8. Use according to claim 6 characterized in that the amines are primary and secondary amines chosen from the group consisting of methylamine, ethylamine, propylamine, butylamine, isobutylamine, ethyl-2- hexylamine, decylamine, dodecylamine, stearylamine and oleylamine, N, N-diethylamine, N, N-dipropylamine, N, N-dibutylamine, N, N-di (ethyl -2) hexylamine, N-methyldecylamine, N-methyldodecylamine, N-methyloleylamine.

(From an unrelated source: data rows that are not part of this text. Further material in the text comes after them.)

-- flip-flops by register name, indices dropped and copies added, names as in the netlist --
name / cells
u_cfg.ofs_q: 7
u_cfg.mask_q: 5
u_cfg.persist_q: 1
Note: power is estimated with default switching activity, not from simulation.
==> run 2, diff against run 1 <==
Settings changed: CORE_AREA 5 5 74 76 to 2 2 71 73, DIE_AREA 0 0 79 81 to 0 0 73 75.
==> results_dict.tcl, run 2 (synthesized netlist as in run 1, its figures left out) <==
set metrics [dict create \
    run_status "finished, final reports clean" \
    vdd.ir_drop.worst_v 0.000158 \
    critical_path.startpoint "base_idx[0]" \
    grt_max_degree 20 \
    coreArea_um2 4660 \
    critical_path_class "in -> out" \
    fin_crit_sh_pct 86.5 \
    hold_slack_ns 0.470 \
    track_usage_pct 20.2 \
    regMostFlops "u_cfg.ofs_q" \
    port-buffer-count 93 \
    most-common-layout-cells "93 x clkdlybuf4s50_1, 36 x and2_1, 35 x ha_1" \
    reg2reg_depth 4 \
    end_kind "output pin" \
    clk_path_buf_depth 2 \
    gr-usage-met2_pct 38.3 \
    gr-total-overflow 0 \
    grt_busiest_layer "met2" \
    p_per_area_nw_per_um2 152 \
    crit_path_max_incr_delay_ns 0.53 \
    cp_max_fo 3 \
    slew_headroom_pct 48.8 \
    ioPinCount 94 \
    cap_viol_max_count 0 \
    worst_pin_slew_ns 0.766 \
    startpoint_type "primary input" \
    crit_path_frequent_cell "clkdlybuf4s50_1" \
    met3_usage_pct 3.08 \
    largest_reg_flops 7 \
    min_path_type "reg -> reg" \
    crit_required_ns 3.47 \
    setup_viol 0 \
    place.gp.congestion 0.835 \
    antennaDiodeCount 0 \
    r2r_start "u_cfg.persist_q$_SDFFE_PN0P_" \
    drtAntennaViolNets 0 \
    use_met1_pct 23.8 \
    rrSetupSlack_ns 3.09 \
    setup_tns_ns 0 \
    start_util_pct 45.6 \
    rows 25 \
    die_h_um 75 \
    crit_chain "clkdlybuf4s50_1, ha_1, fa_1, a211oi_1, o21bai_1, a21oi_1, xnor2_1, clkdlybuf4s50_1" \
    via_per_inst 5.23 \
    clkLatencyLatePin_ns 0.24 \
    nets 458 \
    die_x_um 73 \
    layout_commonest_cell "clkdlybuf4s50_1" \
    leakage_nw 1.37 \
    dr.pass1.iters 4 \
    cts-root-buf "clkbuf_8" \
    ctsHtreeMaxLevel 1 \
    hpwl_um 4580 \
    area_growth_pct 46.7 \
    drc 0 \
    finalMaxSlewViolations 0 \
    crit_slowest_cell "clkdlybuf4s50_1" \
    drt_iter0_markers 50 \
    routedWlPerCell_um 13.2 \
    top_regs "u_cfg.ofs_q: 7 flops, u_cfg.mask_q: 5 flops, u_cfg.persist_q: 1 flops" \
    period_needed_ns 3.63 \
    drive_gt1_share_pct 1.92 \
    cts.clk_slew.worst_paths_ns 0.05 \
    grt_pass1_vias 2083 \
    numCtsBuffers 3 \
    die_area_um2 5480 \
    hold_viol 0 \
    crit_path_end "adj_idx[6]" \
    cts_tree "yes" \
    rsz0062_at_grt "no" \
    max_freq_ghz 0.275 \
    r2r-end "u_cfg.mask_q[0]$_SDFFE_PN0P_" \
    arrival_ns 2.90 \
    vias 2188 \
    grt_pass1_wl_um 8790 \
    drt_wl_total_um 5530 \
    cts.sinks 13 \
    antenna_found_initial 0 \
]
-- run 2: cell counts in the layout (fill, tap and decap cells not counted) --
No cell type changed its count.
File: src/rtl/sseq_pkg.sv
package sseq_pkg;

  typedef enum logic [2:0] {
    ST_IDLE,
    ST_DELAY,
    ST_RAMP,
    ST_PGWAIT,
    ST_RUN
  } seqState_t;

  // Strobes from the control FSM to the timing datapath
  typedef struct packed {
    logic kill;      // clear everything, back to idle values
    logic arm;       // a new sequence starts: capture timing select
    logic tmrZero;   // state change: restart the shared interval timer
    logic delayRun;  // start delay is counting
    logic rampRun;   // soft-start ramp is stepping
    logic pgRun;     // power-good qualification is counting
    logic watchRun;  // power good released, watching for drop
  } seqStrobe_t;

endpackage

File: src/rtl/sseq_datapath.sv
module sseq_datapath
  import sseq_pkg::*;
#(
  parameter int REF_BITS = 10,
  parameter int DLY_CYC  = 10000,
  parameter int STEP_CYC = 20,
  parameter int PG_CYC   = 15000,
  parameter int DROP_CYC = 500,
  parameter int SCALE    = 4
) (
  input  logic                clk,
  input  logic                rstN,
  input  seqStrobe_t          strobe,
  input  logic                inWin,
  input  logic                sel4x,
  input  logic                useFixed,
  output logic [REF_BITS-1:0] refCode,
  output logic                delayDone,
  output logic                lastStep,
  output logic                pgDone,
  output logic                dropNow
);

  localparam int SCALED_STEP = STEP_CYC * SCALE;
  localparam int SCALED_PG   = PG_CYC * SCALE;
  localparam int MAX_A       = (DLY_CYC > SCALED_STEP) ? DLY_CYC : SCALED_STEP;
  localparam int MAX_C       = (MAX_A > SCALED_PG) ? MAX_A : SCALED_PG;
  localparam int TMR_W       = $clog2(MAX_C + 1);
  localparam int DROP_W      = $clog2(DROP_CYC + 1);

  localparam logic [REF_BITS-1:0] FULL_CODE = {REF_BITS{1'b1}};
  localparam logic [TMR_W-1:0]    DLY_LAST  = TMR_W'(DLY_CYC - 1);
  localparam logic [TMR_W-1:0]    STEP_1X   = TMR_W'(STEP_CYC - 1);
  localparam logic [TMR_W-1:0]    STEP_NX   = TMR_W'(SCALED_STEP - 1);
  localparam logic [TMR_W-1:0]    PG_1X     = TMR_W'(PG_CYC - 1);
  localparam logic [TMR_W-1:0]    PG_NX     = TMR_W'(SCALED_PG - 1);
  localparam logic [DROP_W-1:0]   DROP_LAST = DROP_W'(DROP_CYC - 1);

  logic                scaleLat;
  logic [TMR_W-1:0]    tmr;
  logic [DROP_W-1:0]   drp;
  logic [REF_BITS-1:0] rampCode;
  logic [TMR_W-1:0]    stepLimit;
  logic [TMR_W-1:0]    pgLimit;
  logic                stepTick;

  assign stepLimit = scaleLat ? STEP_NX : STEP_1X;
  assign pgLimit   = scaleLat ? PG_NX : PG_1X;

  // Timing select is captured once per sequence
  always_ff @(posedge clk or negedge rstN) begin
    if (!rstN)           scaleLat <= 1'b0;
    else if (strobe.kill) scaleLat <= 1'b0;
    else if (strobe.arm)  scaleLat <= sel4x;
  end

  // Shared interval timer: start delay, step prescaler, power-good delay
  always_ff @(posedge clk or negedge rstN) begin
    if (!rstN)                                       tmr <= '0;
    else if (strobe.kill || strobe.arm || strobe.tmrZero) tmr <= '0;
    else if (strobe.delayRun)                        tmr <= tmr + 1'b1;
    else if (strobe.rampRun)                         tmr <= stepTick ? '0 : tmr + 1'b1;
    else if (strobe.pgRun)                           tmr <= inWin ? tmr + 1'b1 : '0;
    else                                             tmr <= '0;
  end

  assign delayDone = strobe.delayRun && (tmr == DLY_LAST);
  assign stepTick  = strobe.rampRun && (tmr == stepLimit);
  assign lastStep  = stepTick && (rampCode == FULL_CODE - 1'b1);
  assign pgDone    = strobe.pgRun && inWin && (tmr == pgLimit);

  // Soft-start ramp code
  always_ff @(posedge clk or negedge rstN) begin
    if (!rstN)            rampCode <= '0;
    else if (strobe.kill) rampCode <= '0;
    else if (stepTick)    rampCode <= rampCode + 1'b1;
  end

  // Out-of-window run length while power good is released
  always_ff @(posedge clk or negedge rstN) begin
    if (!rstN)                                           drp <= '0;
    else if (!strobe.watchRun || inWin || strobe.tmrZero) drp <= '0;
    else                                                 drp <= drp + 1'b1;
  end

  assign dropNow = strobe.watchRun && !inWin && (drp == DROP_LAST);

  // Fixed reference once soft start is over
  assign refCode = useFixed ? FULL_CODE : rampCode;

  // ramp moves by one or returns to zero
  p_ref_step_r3: assert property (@(posedge clk) disable iff (!rstN)
    (rampCode != $past(rampCode)) |-> (rampCode == $past(rampCode) + 1'b1 || rampCode == '0))
    else $error("ramp code jumped");

  // the fixed reference is only selected once the ramp has finished
  p_ramp_full_r4: assert property (@(posedge clk) disable iff (!rstN)
    useFixed |-> (rampCode == FULL_CODE))
    else $error("fixed reference before ramp end");

  // captured select stays put during the ramp
  p_scale_hold_r9: assert property (@(posedge clk) disable iff (!rstN)
    (strobe.rampRun && $past(strobe.rampRun)) |-> $stable(scaleLat))
    else $error("timing select moved mid-ramp");

endmodule
==> src/rtl/fol_readback.sv <==
module fol_readback
  import fol_pkg::*;
#(
  parameter int unsigned OFS_W  = 12,
  parameter int unsigned DATA_W = 36
) (
  input  logic              clk,
  input  logic              rst_n,
  input  logic              mrst,
  input  logic              prst,
  input  logic              rd_go,
  input  logic              ilv,
  input  logic [OFS_W-1:0]  empty_ofs,
  input  logic [OFS_W-1:0]  full_ofs,
  output logic [DATA_W-1:0] rd_data
);

  osel_e             rsel_q, rsel_d;
  logic [DATA_W-1:0] dat_q, dat_d;
  logic [OFS_W-1:0]  src;
  logic [DATA_W-1:0] placed;
  logic              upd_en;

  assign src = (rsel_q == SEL_EMPTY) ? empty_ofs : full_ofs;

  // Readback placement mirrors the write-side layout, unused bits zero
  always_comb begin
    placed = '0;
    for (int i = 0; i < OFS_W; i++) begin
      if (ilv) placed[i + i / 8] = src[i];
      else     placed[i]         = src[i];
    end
  end

  always_comb begin
    rsel_d = rsel_q;
    dat_d  = dat_q;
    upd_en = 1'b0;
    if (mrst || prst) begin
      rsel_d = SEL_EMPTY;
      dat_d  = '0;
      upd_en = 1'b1;
    end else if (rd_go) begin
      rsel_d = osel_next(rsel_q);
      dat_d  = placed;
      upd_en = 1'b1;
    end
  end

  always_ff @(posedge clk or negedge rst_n) begin
    if (!rst_n) begin
      rsel_q <= SEL_EMPTY;
      dat_q  <= '0;
    end else if (upd_en) begin
      rsel_q <= rsel_d;
      dat_q  <= dat_d;
    end
  end

  assign rd_data = dat_q;

  // readback bus holds without a read or a reset
  a_r6_rd_hold: assert property (@(posedge clk) disable iff (!rst_n)
    (!mrst && !prst && !rd_go) |=> $stable(dat_q));

  // partial or master reset clears the readback bus
  a_r9_rd_clear: assert property (@(posedge clk) disable iff (!rst_n)
    (mrst || prst) |=> (dat_q == '0));

  if (OFS_W > 8 && DATA_W > 8) begin : g_slot_chk
    // skipped slot of the interleaved layout reads back as zero
    a_r8_slot_zero: assert property (@(posedge clk) disable iff (!rst_n)
      (ilv && !mrst && !prst && rd_go) |=> (dat_q[8] == 1'b0));
  end

endmodule
==> src/rtl/evt_timer_pkg.sv <==
package evt_timer_pkg;

    localparam int TMR_W   = 32;
    localparam int RUN_BIT = 0;
    localparam int IE_BIT  = 1;
    localparam int CLR_BIT = 4;

    typedef struct packed {
        logic             run;
        logic             ie;
        logic             pend;
        logic [TMR_W-1:0] cnt;
    } tmr_state_t;

endpackage

==> src/rtl/evt_timer_regdec.sv <==
module evt_timer_regdec
    import evt_timer_pkg::*;
#(
    parameter int          ADDR_W   = 8,
    parameter [ADDR_W-1:0] CTRL_OFS = 8'h40,
    parameter [ADDR_W-1:0] VAL_OFS  = 8'h44
) (
    input  logic              wr_en,
    input  logic [ADDR_W-1:0] addr,
    input  logic              run,
    input  logic              ie,
    input  logic [TMR_W-1:0]  cnt,
    output logic              ctrl_wr,
    output logic              val_wr,
    output logic [TMR_W-1:0]  rdata
);

    logic hit_ctrl;
    logic hit_val;

    assign hit_ctrl = (addr == CTRL_OFS);
    assign hit_val  = (addr == VAL_OFS);
    assign ctrl_wr  = wr_en && hit_ctrl;
    assign val_wr   = wr_en && hit_val;

    always_comb begin
        rdata = '0;
        if (hit_ctrl) begin
            rdata[RUN_BIT] = run;
            rdata[IE_BIT]  = ie;
        end else if (hit_val) begin
            rdata = cnt;
        end
    end

endmodule

==> src/rtl/evt_timer_core.sv <==
module evt_timer_core
    import evt_timer_pkg::*;
(
    input  logic             clk,
    input  logic             rst_n,
    input  logic             tick_en,
    input  logic             ctrl_wr,
    input  logic             val_wr,
    input  logic [TMR_W-1:0] wdata,
    output logic             run,
    output logic             ie,
    output logic             pend,
    output logic [TMR_W-1:0] cnt
);

    tmr_state_t st_d, st_q;
    logic       step;
    logic       expire;

    always_comb begin
        st_d   = st_q;
        step   = st_q.run && tick_en && (st_q.cnt != '0) && !val_wr;
        expire = step && (st_q.cnt == TMR_W'(1));

        if (val_wr) begin
            st_d.cnt = wdata;
        end else if (step) begin
            st_d.cnt = st_q.cnt - TMR_W'(1);
        end

        if (ctrl_wr) begin
            st_d.run = wdata[RUN_BIT];
            st_d.ie  = wdata[IE_BIT];
            if (wdata[CLR_BIT]) begin
                st_d.pend = 1'b0;
            end
        end

        if (expire) begin
            st_d.pend = 1'b1;
        end
    end

    always_ff @(posedge clk or negedge rst_n) begin
        if (!rst_n) begin
            st_q <= '0;
        end else begin
            st_q <= st_d;
        end
    end

    assign run  = st_q.run;
    assign ie   = st_q.ie;
    assign pend = st_q.pend;
    assign cnt  = st_q.cnt;

endmodule

==> src/rtl/evt_timer.sv <==
module evt_timer
    import evt_timer_pkg::*;
#(
    parameter int          ADDR_W   = 8,
    parameter [ADDR_W-1:0] CTRL_OFS = 8'h40,
    parameter [ADDR_W-1:0] VAL_OFS  = 8'h44
) (
    input  logic              clk,
    input  logic              rst_n,
    input  logic              tick_en,
    input  logic              wr_en,
    input  logic [ADDR_W-1:0] addr,
    input  logic [TMR_W-1:0]  wdata,
    output logic [TMR_W-1:0]  rdata,
    output logic              irq
);

    logic             ctrl_wr;
    logic             val_wr;
    logic             run_w;
    logic             ie_w;
    logic             pend_w;
    logic [TMR_W-1:0] cnt_w;

    evt_timer_regdec #(
        .ADDR_W  (ADDR_W),
        .CTRL_OFS(CTRL_OFS),
        .VAL_OFS (VAL_OFS)
    ) u_dec (
        .wr_en  (wr_en),
        .addr   (addr),
        .run    (run_w),
        .ie     (ie_w),
        .cnt    (cnt_w),
        .ctrl_wr(ctrl_wr),
        .val_wr (val_wr),
        .rdata  (rdata)
    );

    evt_timer_core u_core (
        .clk    (clk),
        .rst_n  (rst_n),
        .tick_en(tick_en),
        .ctrl_wr(ctrl_wr),
        .val_wr (val_wr),
        .wdata  (wdata),
        .run    (run_w),
        .ie     (ie_w),
        .pend   (pend_w),
        .cnt    (cnt_w)
    );

    assign irq = pend_w && ie_w && run_w;

endmodule

==> config.mk <==
export PLATFORM = sky130hd
export DESIGN_NAME = evt_timer
export DESIGN_NICKNAME = d
export VERILOG_FILES = /design/src/rtl/evt_timer_pkg.sv /design/src/rtl/evt_timer_regdec.sv /design/src/rtl/evt_timer_core.sv /design/src/rtl/evt_timer.sv
export SDC_FILE = /design/constraint.sdc
export NUM_CORES = 1
export LEC_CHECK = 0
export ABC_AREA = 1
export BUFFER_PORTS_ARGS = -buffer_cell sky130_fd_sc_hd__buf_2
export CELL_PAD_IN_SITES_DETAIL_PLACEMENT = 0
export CELL_PAD_IN_SITES_GLOBAL_PLACEMENT = 1
export CORE_ASPECT_RATIO = 1.4
export CORE_MARGIN = 2
export CORE_UTILIZATION = 39
export CTS_BUF_LIST = sky130_fd_sc_hd__clkbuf_4
export DETAILED_ROUTE_END_ITERATION = 12
export PLACE_DENSITY = 0.9
export SLEW_MARGIN = 20
export SYNTH_ARGS = -nofsm -noshare
export SYNTH_HDL_FRONTEND = slang
export SYNTH_SLANG_ARGS = --single-unit
==> constraint.sdc <==
create_clock -name clk -period 3.8 [get_ports clk]
set_input_delay 0 -clock clk [delete_from_list [all_inputs] [get_ports clk]]
set_output_delay 0 -clock clk [all_outputs]
set_load 0.02 [all_outputs]
# After elaboration in Yosys (flattened, before gate mapping)
# Cells that the tools add are included.
# W data, S select, Z words.
dict set report classes {
  reduce_logical 14
  add_sub_neg 1
  muxes 8
  n_eq_ne 3
}
# cell count
set op_table {}
lappend op_table {{$mux W32} 3}
lappend op_table {{$eq A32 B1 Y1 const B} 1}
lappend op_table {{$reduce_bool A32 Y1} 1}
lappend op_table {{$sub A32 B1 Y32 const B} 1}
lappend op_table {{$mux W30} 1}
lappend op_table {{$eq A8 B7 Y1 const B} 2}
lappend op_table {{$logic_and A1 B1 Y1} 8}
lappend op_table {{$reduce_bool A2 Y1} 3}
lappend op_table {{$mux W1} 3}
lappend op_table {{$mux W2} 1}
lappend op_table {{$reduce_and A2 Y1} 1}
lappend op_table {{$logic_not A1 Y1} 1}
dict set report totals {
  in_bits 44
  register_bits 35
  output_inout_bits 33
}

# Logic depth before layout (Yosys ltp)
dict set report logic_depth {
  depth_word 7
  depth_mapped 11
  mapped_depth_nobuf 11
}

# Cells and area by module
# A second synthesis with hierarchy kept.
dict set report hier_totals {
  hier_cells 539
  area_unflattened_um2 3189.3
}
# mod area_per_inst_um2 instances cells_per_inst seq_area_each_um2
set modules_own_cells {}
lappend modules_own_cells {evt_timer_core 2707.6 1 443 875.8}
lappend modules_own_cells {evt_timer_regdec 467.9 1 93 0.0}
lappend modules_own_cells {evt_timer 13.8 1 3 0.0}

# Least setup slack after synthesis
# OpenSTA, ideal clock, no wires.
dict set report synth_path {
  path_type {reg-to-reg}
  startpoint {reg u_core.st_q (netlist bit u_core.cnt[0])}
  endpoint {reg u_core.st_q (netlist bit u_core.cnt[11])}
  arrival_ns 1.579
  stages_incl_launch_ff 11
  path_slack_ns 2.100
  setup_time_ns 0.121
  required_ns 3.679
  period_less_slack_ns 1.700
  path_cell_list {dfrtp_1 > inv_1 > ha_1 > nand2_2 > nor2_8 > nand2_4 > o21bai_4 > nand2_4 > buf_6 > nand2_1 > o21ai_1}
}
dict set report synth_via {
  elab_chain_len 4
  elab_cells_between_ends 7
  cone_classes {1 x add/sub; 2 x mux; 4 x reduce/logical}
}
# item line
set synth_lines {}
lappend synth_lines {{start, declared} evt_timer_core.sv:16} ;# tmr_state_t st_d, st_q;
lappend synth_lines {{start signal, assigned} evt_timer_core.sv:48} ;# st_q <= st_d;
lappend synth_lines {{parallel branches: the longest is 4 deep, another holds $sub A32 B1 Y32} n/a}
# Several ways; the timed one is not identified. The select of a mux whose other input is x is not followed.
# A chain may end at the register's enable or synchronous reset.

# Final worst setup path
dict set report layout_path {
  startpoint {reg u_core.st_q (netlist bit u_core.cnt[0])}
  endpoint {reg u_core.st_q (netlist bit u_core.cnt[16])}
}
# The elaborated chain is that of the path after synthesis.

9. Use according to claim 6 characterized in that the alkanolamines are chosen from amines comprising from 1 to 18 carbon atoms substituted by at least one hydroxyl, -hydroxymethylated, hydroxyethylated or hydroxypropylated group such as ethanolamine, diethanolamine, triethanolamine, isopropanolamine, diiosopropanolamine, triisopropanolamine, N-methylethanolamine, tris- (hydroxymethyl) -aminomethane, (N-hydroxyethyl) -methylimidazoline, (N-hydroxyethyl) - heptadecenylimidazoline.

10. Fuel for a terrestrial engine with low sulfur content containing from 25 to 2500 ppm and preferably from 100 to 1000 ppm by weight of at least one additive as used in one of claims 1 to 9, the so-called additive being introduced into a diesel fuel defined by standard ASTM D-975.